"Right," Kitsu said, manipulating his communicator and retiring to a corner again.
He pulled up samples of the language that the program had already collected, and looked at them long and hard. There were a couple of particles he thought were actually parts of words, judging by how they sounded in his head.
Kitsu found the most recent phrase that the alien had stated.
"Xjti J dpvme voefstuboe uifn, uijt jt gsvtusbujoh..."
It was as if someone had slapped their left hand on a keyboard, when put in textual format. Still. The language seemed to have plenty of buzz-like sounds "zhhh" instead of "shhh". A lot of soft-stops with the "jit"-like noises: "uijt jt". A slur? No. He had to assume it was perfectly spoken: that was safest.
So. Sentence structure: Nepleslian was a Subject-Verb-Object language: "I threw the red ball." Yamataian was a Subject-Object-Verb language. "I the red ball threw." What was this alien's structure for language?
Well. Another example the program had pulled from just before Kitsu's arrival.
Earlier said:
[Kata'Nova] picked out a picture of a workshop, with machinary in the background and people working around it, then picked out what she assumed to be a person 'asking' to use said machinary.
Then, she spoke her langugae so that the translation program could get a general idea of what she might be saying. "Jg J nbz, ep zpv cz dibodf ibwf boz ljoe pg b xpsl ps sfqbjstipq J dbo vtf?"
Machinery, and the person she had picked out, followed by a verbal... question? He thought it was. They assumed later that she was requesting some sort of repair.
Excluding the thought that the structure would start with anything but a subject ─ it simply wasn't logical or efficient, and while language wasn't always very efficient, it at least had to be passable for interstellar civilizations where dialects would cut apart and shuffle words, but the structure almost always remained the same. Subject first was, he felt, most logical.
Alright. It wasn't a sure thing, but... Kitsu manipulated the program's parameters to force it to look at grammar structure from a subject-first view.
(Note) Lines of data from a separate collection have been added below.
[config.mk]
export PLATFORM = sky130hd
export DESIGN_NAME = decode_regfile
export DESIGN_NICKNAME = d
export VERILOG_FILES = /design/src/rtl/y86_pkg.sv /design/src/rtl/regfile_2r2w.sv /design/src/rtl/decode_regfile.sv
export SDC_FILE = /design/constraint.sdc
export NUM_CORES = 2
export LEC_CHECK = 0
export CORE_ASPECT_RATIO = 0.5
export CORE_UTILIZATION = 24
export DETAILED_ROUTE_END_ITERATION = 12
export RECOVER_POWER = 50
export SYNTH_ARGS = -nofsm -noshare
export SYNTH_HDL_FRONTEND = slang
export SYNTH_HIERARCHICAL = 1
export SYNTH_SLANG_ARGS = --single-unit
[constraint.sdc]
create_clock -name clk -period 94.1 [get_ports clk]
set_input_delay 14.115 -clock clk [delete_from_list [all_inputs] [get_ports clk]]
set_output_delay 14.115 -clock clk [all_outputs]
set_load 0.05 [all_outputs]
[src/rtl/y86_pkg.sv]
// Shared Y86-64 definitions: instruction codes, special register ids and the
// decoded register-id bundle handed from decode to execute.
package y86_pkg;

   // Instruction codes
   localparam logic [3:0] I_HALT   = 4'h0;
   localparam logic [3:0] I_NOP    = 4'h1;
   localparam logic [3:0] I_RRMOVQ = 4'h2;
   localparam logic [3:0] I_IRMOVQ = 4'h3;
   localparam logic [3:0] I_RMMOVQ = 4'h4;
   localparam logic [3:0] I_MRMOVQ = 4'h5;
   localparam logic [3:0] I_OPQ    = 4'h6;
   localparam logic [3:0] I_JXX    = 4'h7;
   localparam logic [3:0] I_CALL   = 4'h8;
   localparam logic [3:0] I_RET    = 4'h9;
   localparam logic [3:0] I_PUSHQ  = 4'hA;
   localparam logic [3:0] I_POPQ   = 4'hB;

   // Register ids
   localparam logic [3:0]  RNONE       = 4'hF;
   localparam int unsigned RSP_DEFAULT = 4;
   localparam int unsigned ID_W        = 4;

   // Decoded source/destination ids for one instruction
   typedef struct packed {
      logic [ID_W-1:0] src_a;
      logic [ID_W-1:0] src_b;
      logic [ID_W-1:0] dst_e;
      logic [ID_W-1:0] dst_m;
   } dec_ids_t;

endpackage

[src/rtl/regfile_2r2w.sv]
// Register file, NREGS x DATA_W, two combinational read ports and two write
// ports (E, M) with write-through bypass. Port M has priority on both the
// stored value and the bypass when both ports target the same id.
// Ports:
//   clk, rst                     clock, async active-high reset
//   i_raddr_a/b   [3:0]          read ids
//   o_rdata_a_c/b_c [DATA_W-1:0] combinational read data (0 for RNONE / out of range)
//   i_we_e, i_wdst_e, i_wval_e   write port E
//   i_we_m, i_wdst_m, i_wval_m   write port M
module regfile_2r2w #(
   parameter int unsigned DATA_W   = 64,
   parameter int unsigned NREGS    = 15,
   parameter int unsigned INIT_IDX = 1
) (
   input  logic              clk,
   input  logic              rst,
   input  logic [3:0]        i_raddr_a,
   input  logic [3:0]        i_raddr_b,
   output logic [DATA_W-1:0] o_rdata_a_c,
   output logic [DATA_W-1:0] o_rdata_b_c,
   input  logic              i_we_e,
   input  logic [3:0]        i_wdst_e,
   input  logic [DATA_W-1:0] i_wval_e,
   input  logic              i_we_m,
   input  logic [3:0]        i_wdst_m,
   input  logic [DATA_W-1:0] i_wval_m
);

   localparam logic [3:0] ID_LIMIT = 4'(NREGS);

   logic [DATA_W-1:0] r_regs [NREGS];

   // One flop group per register; M checked first so it wins a shared dst.
   // Ids outside 0..NREGS-1 (incl. RNONE) match no entry and are dropped.
   for (genvar g = 0; g < NREGS; g++) begin : g_reg
      always_ff @(posedge clk or posedge rst) begin
         if (rst)
            r_regs[g] <= (INIT_IDX != 0) ? DATA_W'(g) : '0;
         else if (i_we_m && (i_wdst_m == 4'(g)))
            r_regs[g] <= i_wval_m;
         else if (i_we_e && (i_wdst_e == 4'(g)))
            r_regs[g] <= i_wval_e;
      end
   end

   // Read with write-through bypass, M before E
   assign o_rdata_a_c = (i_raddr_a >= ID_LIMIT)                ? '0       :
                        (i_we_m && (i_wdst_m == i_raddr_a))    ? i_wval_m :
                        (i_we_e && (i_wdst_e == i_raddr_a))    ? i_wval_e :
                                                                 r_regs[i_raddr_a];

   assign o_rdata_b_c = (i_raddr_b >= ID_LIMIT)                ? '0       :
                        (i_we_m && (i_wdst_m == i_raddr_b))    ? i_wval_m :
                        (i_we_e && (i_wdst_e == i_raddr_b))    ? i_wval_e :
                                                                 r_regs[i_raddr_b];

endmodule

[src/rtl/decode_regfile.sv]
// Y86-64 decode stage: selects srcA/srcB/dstE/dstM from icode/rA/rB, reads
// both operands from the register file (with writeback bypass) and registers
// the bundle into the D->E pipeline register under stall/bubble control.
// Ports:
//   clk, rst                         clock, async active-high reset
//   d_icode, d_rA, d_rB   [3:0]      decode-stage instruction fields
//   e_stall, e_bubble                E register hold / NOP insert (stall wins)
//   we_e, wdst_e, wval_e             writeback port E (ALU result)
//   we_m, wdst_m, wval_m             writeback port M (memory result)
//   e_icode, e_srcA, e_srcB,
//   e_dstE, e_dstM        [3:0]      registered icode and ids
//   e_valA, e_valB        [DATA_W-1:0] registered operands
module decode_regfile
   import y86_pkg::*;
#(
   parameter int unsigned DATA_W   = 64,
   parameter int unsigned NREGS    = 15,
   parameter int unsigned RSP_ID   = RSP_DEFAULT,
   parameter int unsigned INIT_IDX = 1
) (
   input  logic              clk,
   input  logic              rst,
   input  logic [3:0]        d_icode,
   input  logic [3:0]        d_rA,
   input  logic [3:0]        d_rB,
   input  logic              e_stall,
   input  logic              e_bubble,
   input  logic              we_e,
   input  logic [3:0]        wdst_e,
   input  logic [DATA_W-1:0] wval_e,
   input  logic              we_m,
   input  logic [3:0]        wdst_m,
   input  logic [DATA_W-1:0] wval_m,
   output logic [3:0]        e_icode,
   output logic [DATA_W-1:0] e_valA,
   output logic [DATA_W-1:0] e_valB,
   output logic [3:0]        e_srcA,
   output logic [3:0]        e_srcB,
   output logic [3:0]        e_dstE,
   output logic [3:0]        e_dstM
);

   localparam logic [3:0] RSP = 4'(RSP_ID);

   dec_ids_t          w_ids;
   logic [DATA_W-1:0] w_val_a;
   logic [DATA_W-1:0] w_val_b;

   dec_ids_t          r_ids;
   logic [3:0]        r_icode;
   logic [DATA_W-1:0] r_val_a;
   logic [DATA_W-1:0] r_val_b;

   // Source/destination selection; unused fields and unknown icodes stay RNONE
   always_comb begin
      w_ids.src_a = RNONE;
      w_ids.src_b = RNONE;
      w_ids.dst_e = RNONE;
      w_ids.dst_m = RNONE;
      case (d_icode)
         I_RRMOVQ: begin
            w_ids.src_a = d_rA;
            w_ids.dst_e = d_rB;
         end
         I_IRMOVQ: w_ids.dst_e = d_rB;
         I_RMMOVQ: begin
            w_ids.src_a = d_rA;
            w_ids.src_b = d_rB;
         end
         I_MRMOVQ: begin
            w_ids.src_b = d_rB;
            w_ids.dst_m = d_rA;
         end
         I_OPQ: begin
            w_ids.src_a = d_rA;
            w_ids.src_b = d_rB;
            w_ids.dst_e = d_rB;
         end
         I_CALL: begin
            w_ids.src_b = RSP;
            w_ids.dst_e = RSP;
         end
         I_RET: begin
            w_ids.src_a = RSP;
            w_ids.src_b = RSP;
            w_ids.dst_e = RSP;
         end
         I_PUSHQ: begin
            w_ids.src_a = d_rA;
            w_ids.src_b = RSP;
            w_ids.dst_e = RSP;
         end
         I_POPQ: begin
            w_ids.src_a = RSP;
            w_ids.src_b = RSP;
            w_ids.dst_e = RSP;
            w_ids.dst_m = d_rA;
         end
         default: ;
      endcase
   end

   regfile_2r2w #(
      .DATA_W   (DATA_W),
      .NREGS    (NREGS),
      .INIT_IDX (INIT_IDX)
   ) u_regfile (
      .clk         (clk),
      .rst         (rst),
      .i_raddr_a   (w_ids.src_a),
      .i_raddr_b   (w_ids.src_b),
      .o_rdata_a_c (w_val_a),
      .o_rdata_b_c (w_val_b),
      .i_we_e      (we_e),
      .i_wdst_e    (wdst_e),
      .i_wval_e    (wval_e),
      .i_we_m      (we_m),
      .i_wdst_m    (wdst_m),
      .i_wval_m    (wval_m)
   );

   // D->E pipeline register; stall has priority over bubble
   always_ff @(posedge clk or posedge rst) begin
      if (rst) begin
         r_icode <= I_NOP;
         r_ids   <= '{src_a: RNONE, src_b: RNONE, dst_e: RNONE, dst_m: RNONE};
         r_val_a <= '0;
         r_val_b <= '0;
      end else if (e_stall) begin
         r_icode <= r_icode;
      end else if (e_bubble) begin
         r_icode <= I_NOP;
         r_ids   <= '{src_a: RNONE, src_b: RNONE, dst_e: RNONE, dst_m: RNONE};
         r_val_a <= '0;
         r_val_b <= '0;
      end else begin
         r_icode <= d_icode;
         r_ids   <= w_ids;
         r_val_a <= w_val_a;
         r_val_b <= w_val_b;
      end
   end

   assign e_icode = r_icode;
   assign e_valA  = r_val_a;
   assign e_valB  = r_val_b;
   assign e_srcA  = r_ids.src_a;
   assign e_srcB  = r_ids.src_b;
   assign e_dstE  = r_ids.dst_e;
   assign e_dstM  = r_ids.dst_m;

endmodule

==> tab_implementation.tex <==
\begin{tabular}{lr}
\hline
Metric & Value \\
\hline
\multicolumn{2}{l}{\textbf{Logic synthesis}} \\
Async SR Flop Fraction & 1.000 \\
Mean instance size in the synthesized netlist & 9.348 um\^{}2 \\
Post-synthesis net count & 7,473 \\
Sequential fraction of the synthesis area & 0.4061 \\
Synth Cell Area & 68,420 um\^{}2 \\
Number of warnings issued by yosys & 6 \\
Number of flops mapped to enable cells by yosys & 0 \\
Commonest register cell after synthesis & sky130\_fd\_sc\_hd\_\_dfrtp\_1 \\
Yosys reg bits & 1,108 \\
Number of library cell types mapped by synthesis & 63 \\
Cell count after synthesis & 7,319 \\
\multicolumn{2}{l}{\textbf{Outcome}} \\
Run status & finished with violations \\
Failing checks & max-capacitance violations, max-slew violations \\
\multicolumn{2}{l}{\textbf{Power}} \\
Switching power & 0.5322 mW \\
Combinational power share & 0.252 \\
Internal power & 1.101 mW \\
Sequential cell fraction of total power & 0.422 \\
Switching part of the total & 0.3259 \\
Clock network power share & 0.326 \\
Peak supply drop & a little over 0.02 mV \\
Power density over cell area & 21.10 nW/um\^{}2 \\
Static power due to leakage & 31.22 nW \\
Sum of internal, switching and leakage power & 1.633 mW \\
\multicolumn{2}{l}{\textbf{Clock network}} \\
Number of post-CTS setup repair buffers & 0 \\
Cell at the root of the clock tree & sky130\_fd\_sc\_hd\_\_clkbuf\_16 \\
Cts bufs inserted & roughly 130 \\
CTS clock-pin slew for the worst setup and hold paths & about 0.06 ns \\
Number of sinks handled by clock tree synthesis & 1,108 \\
TritonCTS clock tree & built \\
Depth of the CTS H-tree & 4 \\
Clock network latency to the later pin of the worst-skew pair & around 0.8 ns \\
Count of cells resized by post-cts repair & 0 \\
Max Root-Sink Buffers & 3 \\
Count of hold-fix buffers inserted at cts & 0 \\
\multicolumn{2}{l}{\textbf{Hold path}} \\
Path class of the lowest-slack min-delay path & flip-flop to flip-flop \\
Hold Path Origin & e\_icode[2]\$\_DFFE\_PP0N\_ \\
Depth of the worst hold-timing path & 2 \\
Worst Hold Path EP & e\_icode[2]\$\_DFFE\_PP0N\_ \\
\multicolumn{2}{l}{\textbf{Place}} \\
Dpl hpwl & 158,300 um \\
\# placed instances & roughly 11,000 \\
IO Port Bufs & 301 \\
Worst slack after detailed placement & 74.07 ns \\
Final RePlAce weighted congestion & about 0.85 \\
Placed Area & roughly 73,000 um\^{}2 \\
\multicolumn{2}{l}{\textbf{STA}} \\
Count of endpoints failing setup in the final report & 0 \\
Setup repair after global routing missed its margin & false \\
Endpoints failing hold & 0 \\
Setup TNS & 0 ns \\
Final critical delay including setup and external delays & roughly 27 ns \\
Pin slew with the least headroom to its limit & between 8 and 9 ns \\
Total count of max-transition violations in the final report & 1,739 \\
Post-Route Hold Slack & 0.4818 ns \\
Final critical-path setup slack & 66.65 ns \\
Worst max-slew margin expressed relative to the limit & -4.575 \\
Largest clock skew in the final design & between 0.01 and 0.015 ns \\
Final period util & 0.2917 \\
Max Clk Rate & 36.43 MHz \\
\multicolumn{2}{l}{\textbf{Drt}} \\
DRC errors left & 0 \\
Initial DRC Count & 7,687 \\
Post-route antenna net violation count & 0 \\
Vias & 60,360 \\
Final routed wirelength across all metal layers & 287,400 um \\
Number of detailed-routing iterations run before antenna repair & 7 \\
Drt wl/cell & 26.34 um \\
Number of vias per cell after detailed routing & 5.532 \\
\multicolumn{2}{l}{\textbf{Setup path}} \\
Worst reg2reg endpoint & e\_valA[25]\$\_DFFE\_PP0N\_ \\
Worst reg2reg setup slack & 92.14 ns \\
Critical path origin & rst \\
Reg2Reg Depth & 6 \\
Critical path, cell by cell & dlygate4sd3\_1, clkinvlp\_2, clkbuf\_1, clkbuf\_1 \\
Crit-path most repeated cell & sky130\_fd\_sc\_hd\_\_clkbuf\_1 \\
Required time of the critical path & approximately 93 ns \\
Critical Setup Path Class & input port to asynchronous set/reset pin \\
Category of cells accounting for the largest share of critical-path delay & buffers and inverters \\
Critical Path Sink Type & asynchronous set/reset pin \\
Largest fanout on the critical path & between 100 and 150 \\
Critical Path AT & 26.36 ns \\
Reg2Reg Launch Point & u\_regfile/r\_regs[665]\$\_DFFE\_PP0P\_ \\
Combined buffer and inverter count along the critical path & 4 \\
Critical path's slowest cell & sky130\_fd\_sc\_hd\_\_clkbuf\_1 \\
CP max stage delay & 5.68 ns \\
Startpoint type of the worst setup path & input port \\
\multicolumn{2}{l}{\textbf{Global routing}} \\
Global-route usage over all layers & 0.1919 \\
Initial antenna violation count & 59 \\
Maximum number of pins on one net before global-route repair & 155 \\
Vias in the first global route & 57,520 \\
First-pass GRT wire length & 412,600 um \\
Aggregate global routing overflow & 0 \\
\multicolumn{2}{l}{\textbf{Finish}} \\
Area of all sequential standard cells & 27,780 um\^{}2 \\
P\&R area growth vs syn & 13.12\% \\
Number of nets in the layout & 7,153 \\
Share of cells above drive strength 1 & 0.09369 \\
Post-route cell area & 77,390 um\^{}2 \\
Number of inserted filler cells in the final layout & between 20,000 and 30,000 \\
Final Core Density & 0.2733 \\
Total area of multi-input combinational cells & 36,160 um\^{}2 \\
Post-layout instance count excluding filler cells & 10,910 \\
\multicolumn{2}{l}{\textbf{Flow run}} \\
Max-cap violations & 27 \\
\multicolumn{2}{l}{\textbf{Floorplan}} \\
Count of boundary I/O pins & between 300 and 400 \\
Horiz. Die Dim & 757.1 um \\
Die Y & around 380 um \\
Area inside the core boundary & 283,200 um\^{}2 \\
Total Die Area & between 200,000 and 300,000 um\^{}2 \\
Std-Cell Rows & 138 \\
Effective utilization at floorplan & 0.2416 \\
\hline
\end{tabular}
[layout by cell type, fill, tap and decap left out, types with 4 or more instances in the layout]
cell type | netlist | final
sky130_fd_sc_hd__clkbuf_1 | 471 | 47
sky130_fd_sc_hd__o22ai_1 | 63 | 63
sky130_fd_sc_hd__o22a_1 | 5 | 5
sky130_fd_sc_hd__nor2_4 | 8 | 7
sky130_fd_sc_hd__nor3_1 | 129 | 129
sky130_fd_sc_hd__o31ai_1 | 4 | 4
sky130_fd_sc_hd__xor2_1 | 12 | 12
sky130_fd_sc_hd__diode_2 | 0 | 34
sky130_fd_sc_hd__a22o_1 | 128 | 128
sky130_fd_sc_hd__nand2_1 | 464 | 463
sky130_fd_sc_hd__buf_4 | 80 | 95
sky130_fd_sc_hd__mux2i_1 | 1021 | 1021
sky130_fd_sc_hd__o21ai_1 | 273 | 178
sky130_fd_sc_hd__xnor2_1 | 4 | 4
sky130_fd_sc_hd__clkbuf_16 | 0 | 139
sky130_fd_sc_hd__buf_12 | 6 | 7
sky130_fd_sc_hd__a221oi_1 | 190 | 190
sky130_fd_sc_hd__inv_6 | 0 | 4
sky130_fd_sc_hd__dfrtp_1 | 1063 | 1063
sky130_fd_sc_hd__dfstp_2 | 45 | 45
sky130_fd_sc_hd__clkinv_2 | 0 | 20
sky130_fd_sc_hd__bufinv_16 | 0 | 9
sky130_fd_sc_hd__a21oi_1 | 1029 | 1029
sky130_fd_sc_hd__a2bb2oi_1 | 69 | 69
sky130_fd_sc_hd__clkdlybuf4s50_1 | 0 | 143
sky130_fd_sc_hd__nand3_4 | 0 | 5
sky130_fd_sc_hd__and2_4 | 1 | 5
sky130_fd_sc_hd__clkbuf_8 | 0 | 29
sky130_fd_sc_hd__dlygate4sd3_1 | 0 | 157
sky130_fd_sc_hd__nor2b_1 | 7 | 4
sky130_fd_sc_hd__o21ai_0 | 498 | 593
sky130_fd_sc_hd__inv_1 | 75 | 70
sky130_fd_sc_hd__nor2_1 | 1031 | 1032
sky130_fd_sc_hd__nand2b_1 | 8 | 6
sky130_fd_sc_hd__mux4_2 | 258 | 258
[worst register-to-register path: stages (launching register included)]
cell	delay, ns
sky130_fd_sc_hd__dfrtp_1	0.41
sky130_fd_sc_hd__mux4_2	0.47
sky130_fd_sc_hd__mux2i_1	0.18
sky130_fd_sc_hd__nor2_1	0.09
sky130_fd_sc_hd__nor3_1	0.32
sky130_fd_sc_hd__a221oi_1	0.15
sky130_fd_sc_hd__a22o_1	0.23
[synth_stat cells (64+ instances only)]
cell type                      n  area share
sky130_fd_sc_hd__o21ai_1     273       0.020
sky130_fd_sc_hd__a22o_1      128       0.016
sky130_fd_sc_hd__mux4_2      258       0.085
sky130_fd_sc_hd__nand2_1     464       0.025
sky130_fd_sc_hd__o21ai_0     498       0.036
sky130_fd_sc_hd__buf_4        80      0.0088
sky130_fd_sc_hd__mux2i_1    1021        0.15
sky130_fd_sc_hd__nor3_1      129      0.0094
sky130_fd_sc_hd__clkbuf_2     64      0.0047
sky130_fd_sc_hd__dfrtp_1    1063        0.39
sky130_fd_sc_hd__a2bb2oi_1    69      0.0088
sky130_fd_sc_hd__buf_2       197       0.014
sky130_fd_sc_hd__inv_1        75      0.0041
sky130_fd_sc_hd__clkbuf_1    471       0.026
sky130_fd_sc_hd__a221oi_1    190       0.024
sky130_fd_sc_hd__nor2_1     1031       0.057
sky130_fd_sc_hd__a21oi_1    1029       0.075
[flip-flops by register name, summed over array words and instances, names as in the netlist]
| name | cells |
|---|---|
| e_dstE | 4 |
| e_icode | 4 |
| e_valA | 64 |
| e_srcA | 4 |
| e_srcB | 4 |
| e_dstM | 4 |
| u_regfile/r_regs | 960 |
| e_valB | 64 |
[cells by family (layout without fill, tap and decap cells)]
group / count (synthesis) / in the layout / share of synthesized area
AO/OA/AOI/OAI: 2276 / 2276 / 0.1905
AND/OR/NAND/NOR: 1691 / 1691 / 0.09930
multiplexers: 1279 / 1279 / 0.2343
flip-flops: 1108 / 1108 / 0.4061
buffers and inverters: 949 / 728 / 0.06781
XOR/XNOR: 16 / 16 / 0.002048
other: 0 / 34 / 0
[final cells by class]
class                   count  area share
diodes                     34    0.001099
clock buffers             199     0.05161
clock inverters            35    0.005416
inverters                  76    0.003977
multi-input cells        5262      0.4672
flip-flops and latches   1108      0.3590
well taps                3780     0.06111
repair buffers            418     0.05060
[worst max-delay path by stage]
stage | slack [ns] | depth (start not counted) | endpoint
3_5_place_dp | 74.07 | 12 | e_valA[60]$_DFFE_PP0N_
5_1_grt | 64.35 | 4 | u_regfile/r_regs[104]$_DFFE_PP0P_
2_1_floorplan | 53.03 | 1 | u_regfile/r_regs[0]$_DFFE_PP0P_
3_3_place_gp | 74.14 | 12 | e_valA[60]$_DFFE_PP0N_
4_1_cts | 74.90 | 12 | e_valA[25]$_DFFE_PP0N_
6_report | 66.65 | 4 | u_regfile/r_regs[169]$_DFFE_PP0P_
[layer usage]
metal / wire [um] / vias up / GRT usage
met5: 112 / - / 0
met1: 108500 / 29710 / 0.2387
met4: 20980 / 16 / 0.1274
met2: 130600 / 3858 / 0.3044
li1: - / 25700 / -
met3: 27150 / 1081 / 0.03566
[power by group through the flow]
stage	clock network (mW)	registers [mW]	logic, mW
global placement	0	0.686	0.401
finish	0.533	0.689	0.411
floorplan	0	0.681	0.296
global route	0.555	0.699	0.444
CTS	0.537	0.683	0.410
detailed placement	0	0.690	0.411
No activity file was read; power rests on OpenSTA's default activity.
Then, he pulled up languages from all over the known sector, and had the program look for similar patterns ─ words repeated in what was guessed to be questions.
He would keep working on the program for the rest of the day, when he had a moment. By the time he would be done that night, the program was a little more likely to be off in its definitions of words, but after a few dozen more sentences and a few hundred more definitions, it would have grasped the structure of the language at least.
It would make finding more definitions faster. Maybe. If he did it right: translation programs weren't his specialization.
Still. He would send the program back up to Eternity for it to evaluate, and he would keep a copy of it stored on his communicator. For Kitsu, it was time to kill, and for the program, it would only be a matter of time before it became even better at the alien's language than even it was. Such was the nature of machines.